**Provided data**
╔══

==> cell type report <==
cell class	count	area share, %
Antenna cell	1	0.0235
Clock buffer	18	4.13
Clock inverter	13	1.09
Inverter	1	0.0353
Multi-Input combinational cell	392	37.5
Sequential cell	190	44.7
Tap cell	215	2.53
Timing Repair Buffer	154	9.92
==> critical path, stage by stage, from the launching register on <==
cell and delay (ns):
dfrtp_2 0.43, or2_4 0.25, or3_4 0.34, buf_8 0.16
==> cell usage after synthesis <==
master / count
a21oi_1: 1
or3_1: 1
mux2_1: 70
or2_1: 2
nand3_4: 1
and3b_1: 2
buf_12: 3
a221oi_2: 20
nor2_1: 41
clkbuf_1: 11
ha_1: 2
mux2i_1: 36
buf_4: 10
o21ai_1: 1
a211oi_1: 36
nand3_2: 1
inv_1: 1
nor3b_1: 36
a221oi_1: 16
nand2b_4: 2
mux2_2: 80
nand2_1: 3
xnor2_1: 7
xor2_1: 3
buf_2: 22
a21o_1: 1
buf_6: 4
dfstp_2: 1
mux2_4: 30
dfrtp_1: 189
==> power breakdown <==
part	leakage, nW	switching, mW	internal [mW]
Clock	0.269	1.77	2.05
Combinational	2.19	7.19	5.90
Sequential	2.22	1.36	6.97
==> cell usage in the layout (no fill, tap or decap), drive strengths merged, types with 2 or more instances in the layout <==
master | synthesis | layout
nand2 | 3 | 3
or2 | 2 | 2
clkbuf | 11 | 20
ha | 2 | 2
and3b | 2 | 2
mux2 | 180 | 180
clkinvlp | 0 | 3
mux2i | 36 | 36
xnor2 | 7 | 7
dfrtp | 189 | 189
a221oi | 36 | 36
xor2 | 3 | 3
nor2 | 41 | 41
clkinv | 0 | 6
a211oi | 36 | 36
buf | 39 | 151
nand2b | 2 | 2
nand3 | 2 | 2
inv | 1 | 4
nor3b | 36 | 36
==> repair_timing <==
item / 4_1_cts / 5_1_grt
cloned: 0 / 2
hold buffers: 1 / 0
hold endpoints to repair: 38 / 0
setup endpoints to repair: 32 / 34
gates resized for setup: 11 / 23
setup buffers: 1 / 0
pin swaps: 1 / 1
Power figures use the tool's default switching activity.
==> config.mk <==
export PLATFORM = sky130hd
export DESIGN_NAME = serial_parity_rx
export DESIGN_NICKNAME = d
export VERILOG_FILES = /design/src/rtl/serial_parity_rx.sv
export SDC_FILE = /design/constraint.sdc
export NUM_CORES = 1
export LEC_CHECK = 0
export CAP_MARGIN = 20
export CORE_AREA = 2 2 51 53
export CTS_CLUSTER_DIAMETER = 60
export DETAILED_ROUTE_END_ITERATION = 12
export DIE_AREA = 0 0 53 55
export GPL_TIMING_DRIVEN = 0
export PLACE_DENSITY = 0.87
export SYNTH_ARGS = -nofsm -noshare
export SYNTH_HDL_FRONTEND = slang
export SYNTH_SLANG_ARGS = --single-unit
export TNS_END_PERCENT = 5
==> constraint.sdc <==
create_clock -name clk -period 2.3 [get_ports clk]
set_input_delay 0.345 -clock clk [delete_from_list [all_inputs] [get_ports clk]]
set_output_delay 0.345 -clock clk [all_outputs]
set_load 0.01 [all_outputs]
==> config.mk <==
export PLATFORM = sky130hd
export DESIGN_NAME = stream_mux_rr
export DESIGN_NICKNAME = d
export VERILOG_FILES = /design/src/rtl/stream_mux_rr.sv
export SDC_FILE = /design/constraint.sdc
export NUM_CORES = 1
export LEC_CHECK = 0
export BUFFER_PORTS_ARGS = -buffer_cell sky130_fd_sc_hd__buf_2
export CAP_MARGIN = 20
export CELL_PAD_IN_SITES_DETAIL_PLACEMENT = 1
export CELL_PAD_IN_SITES_GLOBAL_PLACEMENT = 2
export CORE_MARGIN = 2
export CORE_UTILIZATION = 25
export DETAILED_ROUTE_END_ITERATION = 8
export GPL_TIMING_DRIVEN = 0
export PLACE_DENSITY = 0.87
export RECOVER_POWER = 50
export SYNTH_ARGS = -nofsm -noshare
export SYNTH_HDL_FRONTEND = slang
export SYNTH_SLANG_ARGS = --single-unit
==> constraint.sdc <==
create_clock -name clk -period 2.8 [get_ports clk]
set_input_delay 0.14 -clock clk [delete_from_list [all_inputs] [get_ports clk]]
set_output_delay 0.14 -clock clk [all_outputs]
set_load 0.05 [all_outputs]
==> src/rtl/stream_mux_rr.sv <==
// stream_mux_rr: N-channel, WIDTH-bit valid/ready stream multiplexer with a
// registered output stage. Selection is either fixed (external sel) or
// round-robin arbitration; one cycle of latency, one beat per cycle.
//
// Optional feature macro: STREAM_MUX_PKT_LOCK_EN
//   Adds in_last/out_last and holds round-robin arbitration on a channel
//   until the beat carrying in_last=1 has been transferred.
//
// Ports:
//   clk        rising-edge clock
//   rst        synchronous active-high reset
//   in_data    CH*WIDTH packed channel data, channel i at [i*WIDTH +: WIDTH]
//   in_valid   per-channel valid
//   in_ready   per-channel ready (combinational, one-hot or zero)
//   in_last    per-channel end-of-packet      (lock build only)
//   mode       0 = fixed select, 1 = round-robin
//   sel        channel select for fixed mode; values >= CH select nothing
//   out_data   registered output data
//   out_valid  output register holds a beat
//   out_ready  consumer accepts the held beat
//   out_last   registered end-of-packet       (lock build only)
//   grant      source channel of the held beat
module stream_mux_rr #(
  parameter int unsigned WIDTH = 8,
  parameter int unsigned CH    = 4,
  parameter int unsigned SELW  = $clog2(CH)
) (
  input  logic                clk,
  input  logic                rst,
  input  logic [CH*WIDTH-1:0] in_data,
  input  logic [CH-1:0]       in_valid,
  output logic [CH-1:0]       in_ready,
`ifdef STREAM_MUX_PKT_LOCK_EN
  input  logic [CH-1:0]       in_last,
  output logic                out_last,
`endif
  input  logic                mode,
  input  logic [SELW-1:0]     sel,
  output logic [WIDTH-1:0]    out_data,
  output logic                out_valid,
  input  logic                out_ready,
  output logic [SELW-1:0]     grant
);

  logic [WIDTH-1:0] ch_data [CH];
  logic [SELW-1:0]  ptr;
  logic [SELW-1:0]  ptr_nxt;
  logic [SELW-1:0]  rr_idx;
  logic             rr_found;
  logic [SELW-1:0]  chosen;
  logic             chosen_ok;
  logic             load;
  logic             xfer;
  logic             rr_adv;

`ifdef STREAM_MUX_PKT_LOCK_EN
  logic             locked;
  logic [SELW-1:0]  lock_ch;
`endif

  // Unpack the flat input bus into per-channel words.
  for (genvar g = 0; g < CH; g++) begin : g_unpack
    assign ch_data[g] = in_data[g*WIDTH +: WIDTH];
  end

  // Round-robin scan: walk offsets from farthest to nearest so the channel
  // closest to ptr (in wrap order) is the last, and winning, assignment.
  always_comb begin
    int unsigned idx;
    rr_found = 1'b0;
    rr_idx   = '0;
    idx      = 0;
    for (int unsigned k = 0; k < CH; k++) begin
      idx = 32'(ptr) + (CH - 1 - k);
      if (idx >= CH) idx = idx - CH;
      if (in_valid[SELW'(idx)]) begin
        rr_found = 1'b1;
        rr_idx   = SELW'(idx);
      end
    end
  end

  // Channel selection for this cycle.
  always_comb begin
    chosen    = sel;
    chosen_ok = (32'(sel) < CH);
    if (mode) begin
      chosen    = rr_idx;
      chosen_ok = rr_found;
`ifdef STREAM_MUX_PKT_LOCK_EN
      // Mid-packet: stay on the locked channel regardless of other requests.
      if (locked) begin
        chosen    = lock_ch;
        chosen_ok = 1'b1;
      end
`endif
    end
  end

  assign load = !out_valid | out_ready;
  assign xfer = chosen_ok & in_valid[chosen] & load & !rst;

  // Explicit wrap keeps the pointer legal for non-power-of-two CH.
  assign ptr_nxt = (chosen == SELW'(CH - 1)) ? '0 : chosen + SELW'(1);

`ifdef STREAM_MUX_PKT_LOCK_EN
  assign rr_adv = in_last[chosen];
`else
  assign rr_adv = 1'b1;
`endif

  // Ready is offered only to the chosen channel, and never during reset.
  always_comb begin
    in_ready = '0;
    if (!rst && chosen_ok && load) in_ready[chosen] = 1'b1;
  end

  // Output register and arbitration pointer.
  always_ff @(posedge clk) begin
    if (rst) begin
      out_data  <= '0;
      out_valid <= 1'b0;
      grant     <= '0;
      ptr       <= '0;
    end else begin
      if (xfer) begin
        out_data  <= ch_data[chosen];
        grant     <= chosen;
        out_valid <= 1'b1;
      end else if (out_ready) begin
        out_valid <= 1'b0;
      end
      if (xfer && mode && rr_adv) ptr <= ptr_nxt;
    end
  end

`ifdef STREAM_MUX_PKT_LOCK_EN
  // Packet lock and registered end-of-packet flag.
  always_ff @(posedge clk) begin
    if (rst) begin
      locked   <= 1'b0;
      lock_ch  <= '0;
      out_last <= 1'b0;
    end else begin
      if (xfer) out_last <= in_last[chosen];
      if (!mode) begin
        locked <= 1'b0;
      end else if (xfer) begin
        locked  <= !in_last[chosen];
        lock_ch <= chosen;
      end
    end
  end
`endif

endmodule

==> results of run 1 <==
==> power by group <==
group          switching [mW]  internal, mW  leakage, nW  total, mW
registers              0.0133         0.209        0.107      0.223
logic                   0.217         0.123        0.556      0.340
clock network          0.0721         0.101       0.0228      0.173
total                   0.302         0.433        0.686      0.736
==> per-layer routing <==
layer,GRT usage,wire [µm],part of all wire,up-vias
met5,0,0,0,-
met4,0.0123,6,0.0017,0
met3,0.0331,166,0.047,2
met2,0.248,1830,0.52,39
met1,0.167,1500,0.43,562
li1,-,-,-,589
==> cell type report <==
class,count,area [µm²],share of cell area
inverters,6,27.5,0.0175
repair buffers,54,256,0.163
well taps,54,67.6,0.0430
plain buffers,8,70.1,0.0446
clock buffers,4,45.0,0.0287
multi-input cells,98,843,0.537
flip-flops and latches,13,260,0.166
==> cell families after synthesis <==
| logic type | share of synthesized area |
|---|---|
| AOI/OAI and AO/OA | 0.271 |
| adders and majority gates | 0.0421 |
| buffers and inverters | 0.0820 |
| DFF | 0.219 |
| muxes | 0.254 |
| and+or+nand+nor | 0.131 |
==> worst max-delay path: cells and delay by family, from the launching register on <==
family                     cells  cell delay, ns
buffers and inverters          4            0.66
AOI/OAI and AO/OA              2            0.65
and+or+nand+nor                1            0.13
DFF                            1            0.32
adders and majority gates      1            0.23
muxes                          1            0.22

╚══

Your reply should be one number: how many lines in the listing hold the word "Sequential".

**Response area**
2